• [What is required]: Go through the records below and copy out every line holding "wdata".

___ The data ___

## src/inc/sec_pkg.sv

```systemverilog
// Summary of operation
// - Two 3-bit action selectors, primary and secondary
// - Code 0 idles, count cleared each field
// - Code 1 runs once, code 2 repeats
// - Code 3 delays start, code 4 delays and repeats
// - Codes 5/6 manual exposure/read, 7 forces idle
// - Hand fire bits drive outputs with link code 1
// - Primary limit 13 bits, secondary limit 12 bits
// - Blank select hides syncs while counters run
// - Primary start delay in fields, per repetition
// - Secondary start delay in fields, per repetition
// - Skip bit applies delay before first count only
// - Eight packed 3-bit output link selectors
// - Link codes: idle, mode, primary, secondary, on
// - Gate blanked for programmed exposure fields
// - Substrate blanked for exposure plus readout fields
// - Apply point picks gate line or field sync
// - Skip-first drops substrate blank in first field
// - Substrate pulses start offset lines after gate
// - Pulse count per field, below field length
// - Gate inhibit suppresses gate, pulses run to count
// - Start level, two edges, two fine edges
package sec_pkg;
  localparam int ADDR_W = 12;
  localparam int NUM_REGS = 10;
  localparam logic [7:0] IDX_ACTION = 8'h70;
  localparam logic [7:0] IDX_LIMITS = 8'h71;
  localparam logic [7:0] IDX_DELAYS = 8'h72;
  localparam logic [7:0] IDX_LINKS = 8'h73;
  localparam logic [7:0] IDX_MASKS = 8'h74;
  localparam logic [7:0] IDX_PULSES = 8'h75;
  localparam logic [7:0] IDX_LEVEL = 8'h76;
  localparam logic [7:0] IDX_EDGES = 8'h77;
  localparam logic [7:0] IDX_FINE = 8'h78;
  localparam logic [7:0] IDX_TEST = 8'h79;
  localparam logic [7:0] IDX_STATUS = 8'h80;
  localparam logic [27:0] RST_ZERO = 28'h000_0000;
  localparam logic [27:0] RST_MASKS = 28'h400_0000;
  localparam logic [27:0] TEST_WORD_MASK = 28'h3FF_FFFF;
  localparam logic [27:0] LEVEL_MASK = 28'h000_0003;
  localparam logic [27:0] LINK_MASK = 28'h0FF_FFFF;
  localparam logic [27:0] ACTION_MASK = 28'h000_3FFF;
  localparam int ACT_P_LSB = 0;
  localparam int ACT_S_LSB = 3;
  localparam int FIRE_LSB = 6;
  localparam int PMAX_LSB = 0;
  localparam int SMAX_LSB = 13;
  localparam int BLANK_LSB = 25;
  localparam int PDLY_LSB = 0;
  localparam int PSKIP_BIT = 13;
  localparam int SDLY_LSB = 14;
  localparam int SSKIP_BIT = 27;
  localparam int LINK_W = 3;
  localparam int GBLANK_LSB = 0;
  localparam int SBLANK_LSB = 13;
  localparam int APPLY_BIT = 26;
  localparam int SKIP1_BIT = 27;
  localparam int OFS_LSB = 1;
  localparam int PULSES_LSB = 14;
  localparam int INHIBIT_BIT = 27;
  localparam int LEVEL_BIT = 0;
  localparam int EDGE_A_LSB = 0;
  localparam int EDGE_B_LSB = 14;
  localparam int BLANK_FS_BIT = 0;
  localparam int BLANK_LS_BIT = 1;
  localparam int BLANK_SEC_BIT = 2;
  localparam logic [2:0] ACT_IDLE = 3'h0;
  localparam logic [2:0] ACT_RUN = 3'h1;
  localparam logic [2:0] ACT_REPEAT = 3'h2;
  localparam logic [2:0] ACT_DELAY = 3'h3;
  localparam logic [2:0] ACT_DELAY_REPEAT = 3'h4;
  localparam logic [2:0] ACT_MAN_EXP = 3'h5;
  localparam logic [2:0] ACT_MAN_READ = 3'h6;
  localparam logic [2:0] ACT_FORCE_IDLE = 3'h7;
  localparam logic [2:0] LINK_IDLE = 3'h0;
  localparam logic [2:0] LINK_HAND = 3'h1;
  localparam logic [2:0] LINK_MODE = 3'h4;
  localparam logic [2:0] LINK_PRIMARY = 3'h5;
  localparam logic [2:0] LINK_SECONDARY = 3'h6;
  localparam logic [2:0] LINK_ON = 3'h7;
  localparam logic [1:0] RESP_OKAY = 2'h0;
  localparam logic [1:0] RESP_SLVERR = 2'h2;
  typedef enum logic [1:0] {SEC_IDLE, SEC_WAIT, SEC_RUN, SEC_DONE} sec_cnt_state_e;
endpackage

```

## src/core/sec_core.sv

```systemverilog
// The implementer's own choice: the AXI4-Lite interface to the registers.
`timescale 1ns/1ps
module sec_pin_sync (
  input wire logic clk,
  input wire logic rst_n,
  input wire logic pin,
  output logic level,
  output logic rise
);
  logic [2:0] stage;
  always_ff @(posedge clk) begin
    if (!rst_n) begin
      stage <= 3'h0;
      level <= 1'b0;
      rise <= 1'b0;
    end else begin
      stage <= {stage[1:0], pin};
      rise <= 1'b0;
      // Only a value seen by two later stages counts as a change
      if (stage[1] == stage[2]) begin
        level <= stage[2];
        rise <= stage[2] & ~level;
      end
    end
  end
endmodule

module sec_field_counter #(
  parameter int W = 13
) (
  input wire logic clk,
  input wire logic rst_n,
  input wire logic field_step,
  input wire logic [2:0] action,
  input wire logic [W-1:0] limit,
  input wire logic [12:0] delay,
  input wire logic skip,
  output logic active,
  output logic started,
  output logic [W-1:0] count
);
  sec_pkg::sec_cnt_state_e state;
  logic [12:0] waited;
  assign active = (state == sec_pkg::SEC_RUN);
  always_ff @(posedge clk) begin
    if (!rst_n) begin
      state <= sec_pkg::SEC_IDLE;
      count <= '0;
      waited <= 13'h0000;
      started <= 1'b0;
    end else begin
      started <= 1'b0;
      if (action == sec_pkg::ACT_FORCE_IDLE) begin
        state <= sec_pkg::SEC_IDLE;
        count <= '0;
        waited <= 13'h0000;
      end else if (field_step) begin
        unique case (state)
          sec_pkg::SEC_IDLE: begin
            count <= '0;
            waited <= 13'h0000;
            if (action inside {sec_pkg::ACT_RUN, sec_pkg::ACT_REPEAT,
                               sec_pkg::ACT_MAN_EXP, sec_pkg::ACT_MAN_READ}) begin
              state <= sec_pkg::SEC_RUN;
              started <= 1'b1;
            end else if (action inside {sec_pkg::ACT_DELAY, sec_pkg::ACT_DELAY_REPEAT}) begin
              if (delay == 13'h0000) begin
                state <= sec_pkg::SEC_RUN;
                started <= 1'b1;
              end else begin
                state <= sec_pkg::SEC_WAIT;
              end
            end
          end
          sec_pkg::SEC_WAIT: begin
            if (action == sec_pkg::ACT_IDLE) begin
              state <= sec_pkg::SEC_IDLE;
            end else if (waited + 13'h0001 >= delay) begin
              state <= sec_pkg::SEC_RUN;
              started <= 1'b1;
              waited <= 13'h0000;
              count <= '0;
            end else begin
              waited <= waited + 13'h0001;
            end
          end
          sec_pkg::SEC_RUN: begin
            if (action == sec_pkg::ACT_IDLE) begin
              state <= sec_pkg::SEC_IDLE;
              count <= '0;
            end else if (count == limit) begin
              case (action)
                sec_pkg::ACT_REPEAT: begin
                  count <= '0;
                  started <= 1'b1;
                end
                sec_pkg::ACT_DELAY_REPEAT: begin
                  count <= '0;
                  if (skip || delay == 13'h0000) begin
                    started <= 1'b1;
                  end else begin
                    state <= sec_pkg::SEC_WAIT;
                  end
                end
                // Manual modes hold at the limit until software moves on
                sec_pkg::ACT_MAN_EXP, sec_pkg::ACT_MAN_READ: count <= limit;
                default: state <= sec_pkg::SEC_DONE;
              endcase
            end else begin
              count <= count + W'(1);
            end
          end
          sec_pkg::SEC_DONE: begin
            if (action == sec_pkg::ACT_IDLE) begin
              state <= sec_pkg::SEC_IDLE;
              count <= '0;
            end
          end
        endcase
      end
    end
  end
endmodule

module sec_core (
  input wire logic aclk,
  input wire logic aresetn,
  input wire logic [11:0] awaddr,
  input wire logic [2:0] awprot,
  input wire logic awvalid,
  output logic awready,
  input wire logic [31:0] wdata,
  input wire logic [3:0] wstrb,
  input wire logic wvalid,
  output logic wready,
  output logic [1:0] bresp,
  output logic bvalid,
  input wire logic bready,
  input wire logic [11:0] araddr,
  input wire logic [2:0] arprot,
  input wire logic arvalid,
  output logic arready,
  output logic [31:0] rdata,
  output logic [1:0] rresp,
  output logic rvalid,
  input wire logic rready,
  input wire logic field_sync_in,
  input wire logic line_sync_in,
  input wire logic vertical_transfer_gate_in,
  input wire logic mode_count_active,
  output logic field_sync_out,
  output logic line_sync_out,
  output logic transfer_gate_out,
  output logic substrate_clock,
  output logic [7:0] general_output
);
  logic [27:0] shadow [sec_pkg::NUM_REGS];
  logic [27:0] act_ctrl, act_lim, act_dly, act_link;
  logic [27:13] act_mask;
  logic [12:0] act_gblank;
  logic [27:0] act_pulses, act_level, act_edges, act_fine;
  logic aw_hold, w_hold, aw_ok;
  logic [3:0] aw_slot;
  logic [31:0] w_data;
  logic [3:0] w_strb;
  logic [31:0] next_word, next_rdata;
  logic next_rok;
  logic commit;
  logic fs_level, fs_tick, ls_level, ls_tick, vtg_level, vtg_tick;
  logic field_step, sub_apply;
  logic p_active, p_started, s_active, s_started;
  logic [12:0] p_count;
  logic [11:0] s_count;
  logic [12:0] gate_left, sub_left;
  logic first_field;
  logic gate_masked, sub_masked, busy;
  logic [13:0] pix;
  logic [12:0] lines_after, pulses_done;
  logic train_wait, train_run, gate_line;

  assign commit = aw_hold && w_hold && !bvalid;

  sec_pin_sync u_fs (.clk(aclk), .rst_n(aresetn), .pin(field_sync_in),
                     .level(fs_level), .rise(fs_tick));
  sec_pin_sync u_ls (.clk(aclk), .rst_n(aresetn), .pin(line_sync_in),
                     .level(ls_level), .rise(ls_tick));
  sec_pin_sync u_vtg (.clk(aclk), .rst_n(aresetn), .pin(vertical_transfer_gate_in),
                      .level(vtg_level), .rise(vtg_tick));

  always_ff @(posedge aclk) begin
    if (!aresetn) begin
      awready <= 1'b0;
      aw_hold <= 1'b0;
      aw_ok <= 1'b0;
      aw_slot <= 4'h0;
    end else begin
      if (awvalid && awready) begin
        awready <= 1'b0;
        aw_hold <= 1'b1;
        aw_slot <= 4'(awaddr[9:2] - sec_pkg::IDX_ACTION);
        aw_ok <= (awaddr[11:10] == 2'h0) && (awaddr[9:2] >= sec_pkg::IDX_ACTION) &&
                 (awaddr[9:2] <= sec_pkg::IDX_TEST);
      end else if (commit) begin
        aw_hold <= 1'b0;
      end else if (!aw_hold && !bvalid && !awready) begin
        awready <= 1'b1;
      end
    end
  end

  always_ff @(posedge aclk) begin
    if (!aresetn) begin
      wready <= 1'b0;
      w_hold <= 1'b0;
      w_data <= 32'h0000_0000;
      w_strb <= 4'h0;
    end else begin
      if (wvalid && wready) begin
        wready <= 1'b0;
        w_hold <= 1'b1;
        w_data <= wdata;
        w_strb <= wstrb;
      end else if (commit) begin
        w_hold <= 1'b0;
      end else if (!w_hold && !bvalid && !wready) begin
        wready <= 1'b1;
      end
    end
  end

  always_ff @(posedge aclk) begin
    if (!aresetn) begin
      bvalid <= 1'b0;
      bresp <= sec_pkg::RESP_OKAY;
    end else if (commit) begin
      bvalid <= 1'b1;
      bresp <= aw_ok ? sec_pkg::RESP_OKAY : sec_pkg::RESP_SLVERR;
    end else if (bvalid && bready) begin
      bvalid <= 1'b0;
    end
  end

  always_comb begin
    next_word = {4'h0, shadow[aw_slot]};
    for (int b = 0; b < 4; b++) begin
      if (w_strb[b]) begin
        next_word[8*b +: 8] = w_data[8*b +: 8];
      end
    end
  end

  // Software sees its own written values; hardware runs on the applied copies, save the apply bit read straight from the shadow
  always_ff @(posedge aclk) begin
    if (!aresetn) begin
      for (int i = 0; i < sec_pkg::NUM_REGS; i++) begin
        shadow[i] <= sec_pkg::RST_ZERO;
      end
      shadow[4'(sec_pkg::IDX_MASKS - sec_pkg::IDX_ACTION)] <= sec_pkg::RST_MASKS;
    end else if (commit && aw_ok) begin
      unique case (aw_slot)
        4'(sec_pkg::IDX_ACTION - sec_pkg::IDX_ACTION): shadow[aw_slot] <= next_word[27:0] & sec_pkg::ACTION_MASK;
        4'(sec_pkg::IDX_LINKS - sec_pkg::IDX_ACTION): shadow[aw_slot] <= next_word[27:0] & sec_pkg::LINK_MASK;
        4'(sec_pkg::IDX_LEVEL - sec_pkg::IDX_ACTION): shadow[aw_slot] <= next_word[27:0] & sec_pkg::LEVEL_MASK;
        4'(sec_pkg::IDX_TEST - sec_pkg::IDX_ACTION): shadow[aw_slot] <= next_word[27:0] & sec_pkg::TEST_WORD_MASK;
        default: shadow[aw_slot] <= next_word[27:0];
      endcase
    end
  end

  always_comb begin
    next_rdata = 32'h0000_0000;
    next_rok = 1'b1;
    if (araddr[11:10] == 2'h0 && araddr[9:2] >= sec_pkg::IDX_ACTION &&
        araddr[9:2] <= sec_pkg::IDX_TEST) begin
      next_rdata = {4'h0, shadow[4'(araddr[9:2] - sec_pkg::IDX_ACTION)]};
    end else if (araddr[11:10] == 2'h0 && araddr[9:2] == sec_pkg::IDX_STATUS) begin
      next_rdata = {4'h0, train_run, s_active, p_active, s_count, p_count};
    end else begin
      next_rok = 1'b0;
    end
  end

  always_ff @(posedge aclk) begin
    if (!aresetn) begin
      arready <= 1'b0;
      rvalid <= 1'b0;
      rdata <= 32'h0000_0000;
      rresp <= sec_pkg::RESP_OKAY;
    end else begin
      if (arvalid && arready) begin
        arready <= 1'b0;
        rvalid <= 1'b1;
        rdata <= next_rdata;
        rresp <= next_rok ? sec_pkg::RESP_OKAY : sec_pkg::RESP_SLVERR;
      end else if (rvalid && rready) begin
        rvalid <= 1'b0;
        arready <= 1'b1;
      end else if (!rvalid && !arready) begin
        arready <= 1'b1;
      end
    end
  end

  assign sub_apply = shadow[4'(sec_pkg::IDX_MASKS - sec_pkg::IDX_ACTION)][sec_pkg::APPLY_BIT]
                     ? fs_tick : vtg_tick;

  always_ff @(posedge aclk) begin
    if (!aresetn) begin
      act_ctrl <= sec_pkg::RST_ZERO;
      act_lim <= sec_pkg::RST_ZERO;
      act_dly <= sec_pkg::RST_ZERO;
      act_link <= sec_pkg::RST_ZERO;
      act_gblank <= 13'h0000;
    end else if (fs_tick) begin
      act_ctrl <= shadow[4'(sec_pkg::IDX_ACTION - sec_pkg::IDX_ACTION)];
      act_lim <= shadow[4'(sec_pkg::IDX_LIMITS - sec_pkg::IDX_ACTION)];
      act_dly <= shadow[4'(sec_pkg::IDX_DELAYS - sec_pkg::IDX_ACTION)];
      act_link <= shadow[4'(sec_pkg::IDX_LINKS - sec_pkg::IDX_ACTION)];
      act_gblank <= shadow[4'(sec_pkg::IDX_MASKS - sec_pkg::IDX_ACTION)][12:0];
    end
  end

  always_ff @(posedge aclk) begin
    if (!aresetn) begin
      act_mask[27:13] <= sec_pkg::RST_MASKS[27:13];
      act_pulses <= sec_pkg::RST_ZERO;
      act_level <= sec_pkg::RST_ZERO;
      act_edges <= sec_pkg::RST_ZERO;
      act_fine <= sec_pkg::RST_ZERO;
    end else if (sub_apply) begin
      act_mask[27:13] <= shadow[4'(sec_pkg::IDX_MASKS - sec_pkg::IDX_ACTION)][27:13];
      act_pulses <= shadow[4'(sec_pkg::IDX_PULSES - sec_pkg::IDX_ACTION)];
      act_level <= shadow[4'(sec_pkg::IDX_LEVEL - sec_pkg::IDX_ACTION)];
      act_edges <= shadow[4'(sec_pkg::IDX_EDGES - sec_pkg::IDX_ACTION)];
      act_fine <= shadow[4'(sec_pkg::IDX_FINE - sec_pkg::IDX_ACTION)];
    end
  end

  // One cycle late so counters see the settings applied at this field
  always_ff @(posedge aclk) begin
    if (!aresetn) begin
      field_step <= 1'b0;
    end else begin
      field_step <= fs_tick;
    end
  end

  sec_field_counter #(.W(13)) u_primary (
    .clk(aclk), .rst_n(aresetn), .field_step(field_step),
    .action(act_ctrl[sec_pkg::ACT_P_LSB +: 3]),
    .limit(act_lim[sec_pkg::PMAX_LSB +: 13]),
    .delay(act_dly[sec_pkg::PDLY_LSB +: 13]),
    .skip(act_dly[sec_pkg::PSKIP_BIT]),
    .active(p_active), .started(p_started), .count(p_count)
  );

  sec_field_counter #(.W(12)) u_secondary (
    .clk(aclk), .rst_n(aresetn), .field_step(field_step),
    .action(act_ctrl[sec_pkg::ACT_S_LSB +: 3]),
    .limit(act_lim[sec_pkg::SMAX_LSB +: 12]),
    .delay(act_dly[sec_pkg::SDLY_LSB +: 13]),
    .skip(act_dly[sec_pkg::SSKIP_BIT]),
    .active(s_active), .started(s_started), .count(s_count)
  );

  // Exposure starts when the primary counter starts a count
  always_ff @(posedge aclk) begin
    if (!aresetn) begin
      gate_left <= 13'h0000;
      sub_left <= 13'h0000;
      first_field <= 1'b0;
    end else if (p_started) begin
      gate_left <= act_gblank;
      sub_left <= act_mask[sec_pkg::SBLANK_LSB +: 13];
      first_field <= 1'b1;
    end else if (field_step) begin
      first_field <= 1'b0;
      if (gate_left != 13'h0000) begin
        gate_left <= gate_left - 13'h0001;
      end
      if (sub_left != 13'h0000) begin
        sub_left <= sub_left - 13'h0001;
      end
    end
  end

  assign gate_masked = (gate_left != 13'h0000);
  assign sub_masked = (sub_left != 13'h0000) &&
                      !(act_mask[sec_pkg::SKIP1_BIT] && first_field);

  always_ff @(posedge aclk) begin
    if (!aresetn || ls_tick) begin
      pix <= 14'h0000;
    end else if (pix != 14'h3FFF) begin
      pix <= pix + 14'h0001;
    end
  end

  // Pulse train, one substrate pulse per line
  always_ff @(posedge aclk) begin
    if (!aresetn) begin
      lines_after <= 13'h0000;
      pulses_done <= 13'h0000;
      train_wait <= 1'b0;
      train_run <= 1'b0;
      gate_line <= 1'b0;
    end else begin
      if (vtg_tick) begin
        gate_line <= 1'b1;
      end else if (ls_tick) begin
        gate_line <= 1'b0;
      end
      if (vtg_tick) begin
        lines_after <= 13'h0000;
        train_wait <= 1'b1;
        train_run <= 1'b0;
      end else if (fs_tick && !act_pulses[sec_pkg::INHIBIT_BIT]) begin
        train_wait <= 1'b0;
        train_run <= 1'b0;
      end else if (ls_tick && train_wait) begin
        if (lines_after == act_pulses[sec_pkg::OFS_LSB +: 13]) begin
          train_wait <= 1'b0;
          train_run <= (act_pulses[sec_pkg::PULSES_LSB +: 13] != 13'h0000);
          pulses_done <= 13'h0000;
        end else begin
          lines_after <= lines_after + 13'h0001;
        end
      end else if (ls_tick && train_run) begin
        if (pulses_done + 13'h0001 >= act_pulses[sec_pkg::PULSES_LSB +: 13]) begin
          train_run <= 1'b0;
        end
        pulses_done <= pulses_done + 13'h0001;
      end
    end
  end

  assign busy = p_active | (act_lim[sec_pkg::BLANK_LSB + sec_pkg::BLANK_SEC_BIT] & s_active);

  always_ff @(posedge aclk) begin
    if (!aresetn) begin
      field_sync_out <= 1'b0;
      line_sync_out <= 1'b0;
      transfer_gate_out <= 1'b0;
      substrate_clock <= 1'b0;
    end else begin
      field_sync_out <= fs_level &
                        ~(act_lim[sec_pkg::BLANK_LSB + sec_pkg::BLANK_FS_BIT] & busy);
      line_sync_out <= ls_level &
                       ~(act_lim[sec_pkg::BLANK_LSB + sec_pkg::BLANK_LS_BIT] & busy);
      transfer_gate_out <= vtg_level & ~gate_masked &
                           ~act_pulses[sec_pkg::INHIBIT_BIT];
      substrate_clock <= act_level[sec_pkg::LEVEL_BIT] ^ (!sub_masked &&
        ((train_run && pix >= act_edges[sec_pkg::EDGE_A_LSB +: 14] &&
          pix < act_edges[sec_pkg::EDGE_B_LSB +: 14]) ||
         (gate_line && pix >= act_fine[sec_pkg::EDGE_A_LSB +: 14] &&
          pix < act_fine[sec_pkg::EDGE_B_LSB +: 14])));
    end
  end

  always_ff @(posedge aclk) begin
    if (!aresetn) begin
      general_output <= 8'h00;
    end else begin
      for (int i = 0; i < 8; i++) begin
        unique case (act_link[sec_pkg::LINK_W*i +: 3])
          sec_pkg::LINK_HAND: general_output[i] <= act_ctrl[sec_pkg::FIRE_LSB + i];
          sec_pkg::LINK_MODE: general_output[i] <= mode_count_active;
          sec_pkg::LINK_PRIMARY: general_output[i] <= p_active;
          sec_pkg::LINK_SECONDARY: general_output[i] <= s_active;
          sec_pkg::LINK_ON: general_output[i] <= 1'b1;
          default: general_output[i] <= 1'b0;
        endcase
      end
    end
  end
endmodule

```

___

• [Your solution]:
  input wire logic [31:0] wdata,
        w_data <= wdata;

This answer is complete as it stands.